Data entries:
::::

[src/hdl/forth_data_stack_unit_macros.svh]
// Assertion macros shared by the data stack RTL.
`ifndef FORTH_DATA_STACK_UNIT_MACROS_SVH
`define FORTH_DATA_STACK_UNIT_MACROS_SVH

// Clocked check that is ignored while reset is held.
`define FDS_ASSERT(lbl, prop, msg) \
  lbl: assert property (@(posedge clk) disable iff (!rst_n) prop) else $error(msg);

// Clocked check that also holds during reset.
`define FDS_ASSERT_ALWAYS(lbl, prop, msg) \
  lbl: assert property (@(posedge clk) prop) else $error(msg);

`endif

[src/hdl/fds_pkg.sv]
// Package with item types, action and status codes and action tables for the data stack.
package fds_pkg;

  localparam int WORD_BITS = 32;
  localparam int DEFAULT_DEPTH = 64;
  localparam logic [6:0] CAP_RESET = 7'd64;

  localparam logic [4:0] ACT_PUSH   = 5'd0;
  localparam logic [4:0] ACT_POP    = 5'd1;
  localparam logic [4:0] ACT_TOP    = 5'd2;
  localparam logic [4:0] ACT_DUP    = 5'd3;
  localparam logic [4:0] ACT_SWAP   = 5'd4;
  localparam logic [4:0] ACT_DROP   = 5'd5;
  localparam logic [4:0] ACT_OVER   = 5'd6;
  localparam logic [4:0] ACT_ROT    = 5'd7;
  localparam logic [4:0] ACT_2SWAP  = 5'd8;
  localparam logic [4:0] ACT_2DUP   = 5'd9;
  localparam logic [4:0] ACT_2OVER  = 5'd10;
  localparam logic [4:0] ACT_2DROP  = 5'd11;
  localparam logic [4:0] ACT_ADD    = 5'd12;
  localparam logic [4:0] ACT_SUB    = 5'd13;
  localparam logic [4:0] ACT_MUL    = 5'd14;
  localparam logic [4:0] ACT_DIV    = 5'd15;
  localparam logic [4:0] ACT_EQ     = 5'd16;
  localparam logic [4:0] ACT_LT     = 5'd17;
  localparam logic [4:0] ACT_GT     = 5'd18;

  localparam logic [1:0] STS_OK   = 2'd0;
  localparam logic [1:0] STS_FEW  = 2'd1;
  localparam logic [1:0] STS_FULL = 2'd2;
  localparam logic [1:0] STS_DIV0 = 2'd3;

  typedef struct packed {
    logic [4:0]                  action;
    logic signed [WORD_BITS-1:0] push_value;
  } in_item_t;

  typedef struct packed {
    logic [1:0]                  status;
    logic signed [WORD_BITS-1:0] result_value;
    logic [6:0]                  depth;
  } out_item_t;

  // Number of entries an action consumes from the top.
  function automatic logic [2:0] act_need(input logic [4:0] act);
    logic [2:0] n;
    begin
      unique case (act)
        ACT_PUSH: n = 3'd0;
        ACT_POP, ACT_TOP, ACT_DUP, ACT_DROP: n = 3'd1;
        ACT_ROT: n = 3'd3;
        ACT_2SWAP, ACT_2OVER: n = 3'd4;
        default: n = 3'd2;
      endcase
      return n;
    end
  endfunction

  // Net growth of actions that add entries, zero for all others.
  function automatic logic [1:0] act_add(input logic [4:0] act);
    logic [1:0] g;
    begin
      unique case (act)
        ACT_PUSH, ACT_DUP, ACT_OVER: g = 2'd1;
        ACT_2DUP, ACT_2OVER: g = 2'd2;
        default: g = 2'd0;
      endcase
      return g;
    end
  endfunction

endpackage

[src/hdl/forth_data_stack_unit.sv]
// Bounded Forth data stack with stack memory, operand sequencer and iterative divider.
//
// The input channel (in_valid, in_stall, in_data) takes one action item: push, pop,
// stack shuffles, arithmetic or comparisons on signed words. Each item yields exactly
// one result item on (out_valid, out_stall, out_data): status, the popped or top word,
// and the depth afterwards. The cfg channel writes the capacity limit; cfg_ready is
// always high and writes belong in idle periods.
// An item runs as a sequence over one single-port stack memory: a check step, a read of
// each operand (up to four) and a closing read step, a compute step, a write of each
// word pushed back (up to six) and a closing write step, an optional top-of-stack read
// (ST_TOPRD, ST_TOPWT), and a hand-off to the output register. A divide runs the
// restoring divider between the compute and write steps. One item is in work at a time,
// so the next item is taken the cycle after the hand-off.
// A result that is stalled waits in the output register; the next item may be taken
// in the meantime and waits for that register to drain before delivering.
// Synchronous reset empties the stack and sets capacity to 64; the memory is not
// cleared, since entries above the count are never used.
module forth_data_stack_unit #(
  parameter int DEPTH = fds_pkg::DEFAULT_DEPTH
) (
  input  logic             clk,
  input  logic             rst_n,
  input  logic             in_valid,
  output logic             in_stall,
  input  fds_pkg::in_item_t  in_data,
  output logic             out_valid,
  input  logic             out_stall,
  output fds_pkg::out_item_t out_data,
  input  logic             cfg_valid,
  output logic             cfg_ready,
  input  logic [6:0]       cfg_data
);
  import fds_pkg::*;

  `include "forth_data_stack_unit_macros.svh"

  localparam int CW = $clog2(DEPTH + 1);
  localparam int AW = $clog2(DEPTH);
  localparam int DCW = $clog2(WORD_BITS + 1);

  localparam logic [3:0] ST_IDLE  = 4'd0;
  localparam logic [3:0] ST_CHK   = 4'd1;
  localparam logic [3:0] ST_READ  = 4'd2;
  localparam logic [3:0] ST_CALC  = 4'd3;
  localparam logic [3:0] ST_DIV   = 4'd4;
  localparam logic [3:0] ST_WRITE = 4'd5;
  localparam logic [3:0] ST_TOPRD = 4'd6;
  localparam logic [3:0] ST_TOPWT = 4'd7;
  localparam logic [3:0] ST_OUT   = 4'd8;

  logic [3:0]                  state_r;
  logic [4:0]                  act_r;
  logic signed [WORD_BITS-1:0] pv_r;
  logic [CW-1:0]               cnt_r;
  logic [CW-1:0]               base_r;
  logic [2:0]                  need_r;
  logic [2:0]                  nr_r;
  logic [2:0]                  idx_r;
  logic                        rdv_r;
  logic [1:0]                  rdi_r;
  logic signed [WORD_BITS-1:0] t_r [4];
  logic signed [WORD_BITS-1:0] r_r [6];
  logic [1:0]                  sts_r;
  logic signed [WORD_BITS-1:0] res_r;
  logic [6:0]                  cap_r;
  logic                        out_valid_r;
  out_item_t                   out_data_r;

  // Stack memory with registered read data.
  logic [WORD_BITS-1:0] mem [DEPTH];
  logic [WORD_BITS-1:0] mem_q_r;
  logic                 rd_en;
  logic [AW-1:0]        rd_addr;
  logic                 we;
  logic [CW-1:0]        wr_full;
  logic [WORD_BITS-1:0] wr_data;

  // Divider registers.
  logic [WORD_BITS-1:0] rem_r;
  logic [WORD_BITS-1:0] quo_r;
  logic [WORD_BITS-1:0] dvs_r;
  logic [DCW-1:0]       dcnt_r;
  logic                 dneg_r;
  logic [WORD_BITS:0]   rem_sh;
  logic [WORD_BITS:0]   rem_diff;

  // Check and compute helpers.
  logic [2:0]                  need_c;
  logic [1:0]                  add_c;
  logic [CW:0]                 cap_eff;
  logic [CW:0]                 grow_sum;
  logic signed [WORD_BITS-1:0] rc [6];
  logic [2:0]                  nr_c;
  logic signed [WORD_BITS-1:0] prod_c;
  logic signed [WORD_BITS-1:0] true_w;

  assign in_stall  = (state_r != ST_IDLE);
  assign cfg_ready = 1'b1;
  assign out_valid = out_valid_r;
  assign out_data  = out_data_r;
  assign true_w    = '1;

  assign need_c   = act_need(act_r);
  assign add_c    = act_add(act_r);
  assign cap_eff  = (cap_r < DEPTH) ? (CW+1)'(cap_r) : (CW+1)'(DEPTH);
  assign grow_sum = (CW+1)'(cnt_r) + (CW+1)'(add_c);
  assign prod_c   = WORD_BITS'(t_r[1] * t_r[0]);

  // One restoring divide step on magnitudes.
  assign rem_sh   = {rem_r, quo_r[WORD_BITS-1]};
  assign rem_diff = rem_sh - {1'b0, dvs_r};

  // Memory access decode from the sequencer state.
  always_comb begin
    rd_en   = 1'b0;
    rd_addr = AW'(cnt_r - CW'(1));
    we      = 1'b0;
    wr_full = base_r + CW'(idx_r);
    wr_data = r_r[idx_r];
    if (state_r == ST_READ && idx_r < need_r) begin
      rd_en   = 1'b1;
      rd_addr = AW'(cnt_r - CW'(1) - CW'(idx_r));
    end else if (state_r == ST_TOPRD) begin
      rd_en = 1'b1;
    end
    if (state_r == ST_WRITE && idx_r < nr_r) begin
      we = 1'b1;
    end
  end

  always_ff @(posedge clk) begin
    if (we) begin
      mem[AW'(wr_full)] <= wr_data;
    end
    if (rd_en) begin
      mem_q_r <= mem[rd_addr];
    end
  end

  // New words for each action, written back from the lowest entry upward.
  always_comb begin
    for (int i = 0; i < 6; i++) begin
      rc[i] = t_r[0];
    end
    nr_c = 3'd1;
    case (act_r)
      ACT_PUSH: rc[0] = pv_r;
      ACT_POP, ACT_DROP, ACT_2DROP: nr_c = 3'd0;
      ACT_TOP: rc[0] = t_r[0];
      ACT_DUP: nr_c = 3'd2;
      ACT_SWAP: begin
        rc[1] = t_r[1];
        nr_c  = 3'd2;
      end
      ACT_OVER: begin
        rc[0] = t_r[1];
        rc[2] = t_r[1];
        nr_c  = 3'd3;
      end
      ACT_ROT: begin
        rc[0] = t_r[1];
        rc[2] = t_r[2];
        nr_c  = 3'd3;
      end
      ACT_2SWAP: begin
        rc[0] = t_r[1];
        rc[2] = t_r[3];
        rc[3] = t_r[2];
        nr_c  = 3'd4;
      end
      ACT_2DUP: begin
        rc[0] = t_r[1];
        rc[2] = t_r[1];
        nr_c  = 3'd4;
      end
      ACT_2OVER: begin
        rc[0] = t_r[3];
        rc[1] = t_r[2];
        rc[2] = t_r[1];
        rc[4] = t_r[3];
        rc[5] = t_r[2];
        nr_c  = 3'd6;
      end
      ACT_ADD: rc[0] = t_r[1] + t_r[0];
      ACT_SUB: rc[0] = t_r[1] - t_r[0];
      ACT_MUL: rc[0] = prod_c;
      ACT_EQ:  rc[0] = (t_r[1] == t_r[0]) ? true_w : '0;
      ACT_LT:  rc[0] = (t_r[1] < t_r[0]) ? true_w : '0;
      default: rc[0] = (t_r[0] < t_r[1]) ? true_w : '0;
    endcase
  end

  // Sequencer, operand capture, divider and output register.
  always_ff @(posedge clk) begin
    if (!rst_n) begin
      state_r     <= ST_IDLE;
      cnt_r       <= '0;
      cap_r       <= CAP_RESET;
      out_valid_r <= 1'b0;
      rdv_r       <= 1'b0;
    end else begin
      if (cfg_valid && cfg_ready) begin
        cap_r <= cfg_data;
      end
      if (out_valid_r && !out_stall && state_r != ST_OUT) begin
        out_valid_r <= 1'b0;
      end
      // Read data arrives in the cycle after each operand read.
      rdv_r <= (state_r == ST_READ) && (idx_r < need_r);
      if (rdv_r) begin
        t_r[rdi_r] <= mem_q_r;
      end

      unique case (state_r)
        ST_IDLE: begin
          if (in_valid) begin
            act_r   <= in_data.action;
            pv_r    <= in_data.push_value;
            state_r <= ST_CHK;
          end
        end
        ST_CHK: begin
          need_r  <= need_c;
          idx_r   <= '0;
          base_r  <= cnt_r - CW'(need_c);
          if (act_r > ACT_GT) begin
            sts_r   <= STS_OK;
            state_r <= ST_TOPRD;
          end else if (cnt_r < CW'(need_c)) begin
            sts_r   <= STS_FEW;
            state_r <= ST_TOPRD;
          end else if (add_c != 2'd0 && grow_sum > cap_eff) begin
            sts_r   <= STS_FULL;
            state_r <= ST_TOPRD;
          end else begin
            sts_r   <= STS_OK;
            state_r <= ST_READ;
          end
        end
        ST_READ: begin
          if (idx_r < need_r) begin
            rdi_r <= idx_r[1:0];
            idx_r <= idx_r + 3'd1;
          end else begin
            state_r <= ST_CALC;
          end
        end
        ST_CALC: begin
          idx_r <= '0;
          res_r <= t_r[0];
          if (act_r == ACT_DIV && t_r[0] == '0) begin
            sts_r   <= STS_DIV0;
            state_r <= ST_TOPRD;
          end else if (act_r == ACT_DIV) begin
            dvs_r   <= t_r[0][WORD_BITS-1] ? -t_r[0] : t_r[0];
            quo_r   <= t_r[1][WORD_BITS-1] ? -t_r[1] : t_r[1];
            rem_r   <= '0;
            dcnt_r  <= '0;
            dneg_r  <= t_r[0][WORD_BITS-1] ^ t_r[1][WORD_BITS-1];
            state_r <= ST_DIV;
          end else begin
            r_r     <= rc;
            nr_r    <= nr_c;
            state_r <= ST_WRITE;
          end
        end
        ST_DIV: begin
          if (dcnt_r == DCW'(WORD_BITS)) begin
            r_r[0]  <= dneg_r ? -quo_r : quo_r;
            nr_r    <= 3'd1;
            state_r <= ST_WRITE;
          end else begin
            dcnt_r <= dcnt_r + DCW'(1);
            if (!rem_diff[WORD_BITS]) begin
              rem_r <= rem_diff[WORD_BITS-1:0];
              quo_r <= {quo_r[WORD_BITS-2:0], 1'b1};
            end else begin
              rem_r <= rem_sh[WORD_BITS-1:0];
              quo_r <= {quo_r[WORD_BITS-2:0], 1'b0};
            end
          end
        end
        ST_WRITE: begin
          if (idx_r < nr_r) begin
            idx_r <= idx_r + 3'd1;
          end else begin
            cnt_r <= base_r + CW'(nr_r);
            if (act_r == ACT_POP) begin
              state_r <= ST_OUT;
            end else if (nr_r == 3'd0) begin
              state_r <= ST_TOPRD;
            end else begin
              res_r   <= r_r[nr_r - 3'd1];
              state_r <= ST_OUT;
            end
          end
        end
        ST_TOPRD: begin
          state_r <= ST_TOPWT;
        end
        ST_TOPWT: begin
          res_r   <= (cnt_r != '0 && act_r != ACT_POP) ? mem_q_r : '0;
          state_r <= ST_OUT;
        end
        ST_OUT: begin
          if (!out_valid_r || !out_stall) begin
            out_valid_r             <= 1'b1;
            out_data_r.status       <= sts_r;
            out_data_r.result_value <= res_r;
            out_data_r.depth        <= 7'(cnt_r);
            state_r                 <= ST_IDLE;
          end
        end
        default: state_r <= ST_IDLE;
      endcase
    end
  end

  `FDS_ASSERT_ALWAYS(a_rst_empty, !rst_n |=> (cnt_r == '0 && !out_valid_r), "reset left items")
  `FDS_ASSERT(a_cnt_bound, cnt_r <= CW'(DEPTH), "entry count beyond stack depth")
  `FDS_ASSERT(a_wr_bound, we |-> (wr_full < CW'(DEPTH)), "stack write beyond depth")
  `FDS_ASSERT(a_out_src, $rose(out_valid_r) |-> $past(state_r) == ST_OUT,
    "result shown without a finished item")
  `FDS_ASSERT(a_no_rw, !(rd_en && we), "stack read and write in the same cycle")

endmodule

[config.mk]
export PLATFORM = sky130hd
export DESIGN_NAME = forth_data_stack_unit
export DESIGN_NICKNAME = d
export VERILOG_FILES = /design/src/hdl/fds_pkg.sv /design/src/hdl/forth_data_stack_unit.sv
export VERILOG_INCLUDE_DIRS = /design/src /design/src/hdl
export SDC_FILE = /design/constraint.sdc
export NUM_CORES = 2
export LEC_CHECK = 0
export BUFFER_PORTS_ARGS = -buffer_cell sky130_fd_sc_hd__buf_4
export CAP_MARGIN = 20
export CORE_ASPECT_RATIO = 0.75
export CORE_UTILIZATION = 40
export CTS_BUF_LIST = sky130_fd_sc_hd__clkbuf_4 sky130_fd_sc_hd__clkbuf_8
export DETAILED_ROUTE_END_ITERATION = 12
export SKIP_LAST_GASP = 1
export SLEW_MARGIN = 25
export SYNTH_ARGS = -nofsm -noshare
export SYNTH_HDL_FRONTEND = slang
export SYNTH_SLANG_ARGS = --single-unit
[constraint.sdc]
create_clock -name clk -period 23.7 [get_ports clk]
set_input_delay 3.555 -clock clk [delete_from_list [all_inputs] [get_ports clk]]
set_output_delay 3.555 -clock clk [all_outputs]
set_load 0.005 [all_outputs]
## After elaboration in Yosys (flattened, before gate mapping)

Memories as Yosys holds them, arrays and structs flattened. A register that Yosys moved wholly into a read port is not among the register bits.
Cells that the tools add are included.

- Bits in writable memories: 2,176
- Bits of input ports: 49
- Flip-flop bits (word level): 445
- Memory bits (read-only): 48
- Memories: 3

- Bitwise operators: 6
- Reduce and logical (&&, ||, !) cells: 44
- Add/sub/neg operators: 15
- Mux-type cells: 82
- Equal/unequal tests: 43
- Multipliers: 1
- Order comparisons: 10

Memories:

| name | depth | width | rd ports | clocked after memory_dff | write ports | line | RTL |
|---|---|---|---|---|---|---|---|
| mem | 64 | 32 | 1 | 1 | 1 | forth_data_stack_unit.sv:70 | `logic [WORD_BITS-1:0] mem [DEPTH];` |
| t_r | 4 | 32 | 4 | 0 | 1 | forth_data_stack_unit.sv:61 | `logic signed [WORD_BITS-1:0] t_r [4];` |
| (name not given) | 16 | 3 | 1 | 1 | 0 | fds_pkg.sv:48 | `unique case (act)` |

Operators with widths:

| cell | count |
|---|---|
| 2-to-1 mux 32 bit | 22 |
| 2-to-1 mux 192 bit | 2 |
| case mux 32 bit (9 select lines) | 1 |
| case mux 32 bit (2 select lines) | 4 |
| binary-select mux 32 bit (select 3 bit) | 2 |
| case mux 32 bit (3 select lines) | 2 |
| negation 32 bit | 3 |
| < comparator 32 bit | 2 |
| 2-to-1 mux 64 bit | 1 |
| equality test 5 x 4 -> 1 bit, second input constant | 8 |
| case mux 4 bit (9 select lines) | 1 |
| subtractor 33 x 32 -> 33 bit | 1 |
| adder 32 bit | 1 |
| equality test 32 bit | 1 |
| logical NOT 32 bit | 1 |
| multiplier 32 x 32 -> 32 bit | 1 |
| 2-to-1 mux 4 bit | 8 |
| subtractor 32 bit | 1 |
| 2-to-1 mux 31 bit | 1 |
| 2-to-1 mux 3 bit | 9 |
| 2-to-1 mux 6 bit | 4 |
| != test 2 bit, second input constant | 12 |
| equality test 5 x 3 -> 1 bit, second input constant | 4 |
| AND reduction 5 bit | 4 |
| 54 further kinds | 105 |

## Logic depth before layout (Yosys ltp)

- Word-level depth: 10
- Depth in mapped cells: 29

## Worst setup path after synthesis

OpenSTA, ideal clock, no wires.

- Kind: input port to flip-flop
- From: input rst_n
- To: register r_r[0] (netlist name) (enable)
- Slack: 12,244 ps
- Arrival time: 10,774 ps
- Path buffers: 2
- Stages on the path: 4
- Setup time: 682 ps
- Cell sequence: clkbuf_1 > clkbuf_1 > nand2_1 > nor2_1

- Word-level cells in the longest chain between the ends: 1

RTL lines:

| element | line | RTL |
|---|---|---|
| start: declaration | forth_data_stack_unit.sv:22 | `input logic rst_n,` |
| AND reduction 4 bit (no source line) | - |  |
| end signal: assignment | forth_data_stack_unit.sv:262 | `r_r <= rc;` |
| end: declaration | forth_data_stack_unit.sv:62 | `logic signed [WORD_BITS-1:0] r_r [6];` |

No other way between the ends.
A chain may end at the register's enable or synchronous reset.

::::

Print, from the entries above, the line with "if (act_r == ACT_POP) begin", the line with "(cnt_r == '0" and all lines between them, exactly and with nothing else.

            if (act_r == ACT_POP) begin
              state_r <= ST_OUT;
            end else if (nr_r == 3'd0) begin
              state_r <= ST_TOPRD;
            end else begin
              res_r   <= r_r[nr_r - 3'd1];
              state_r <= ST_OUT;
            end
          end
        end
        ST_TOPRD: begin
          state_r <= ST_TOPWT;
        end
        ST_TOPWT: begin
          res_r   <= (cnt_r != '0 && act_r != ACT_POP) ? mem_q_r : '0;
          state_r <= ST_OUT;
        end
        ST_OUT: begin
          if (!out_valid_r || !out_stall) begin
            out_valid_r             <= 1'b1;
            out_data_r.status       <= sts_r;
            out_data_r.result_value <= res_r;
            out_data_r.depth        <= 7'(cnt_r);
            state_r                 <= ST_IDLE;
          end
        end
        default: state_r <= ST_IDLE;
      endcase
    end
  end

  `FDS_ASSERT_ALWAYS(a_rst_empty, !rst_n |=> (cnt_r == '0 && !out_valid_r), "reset left items")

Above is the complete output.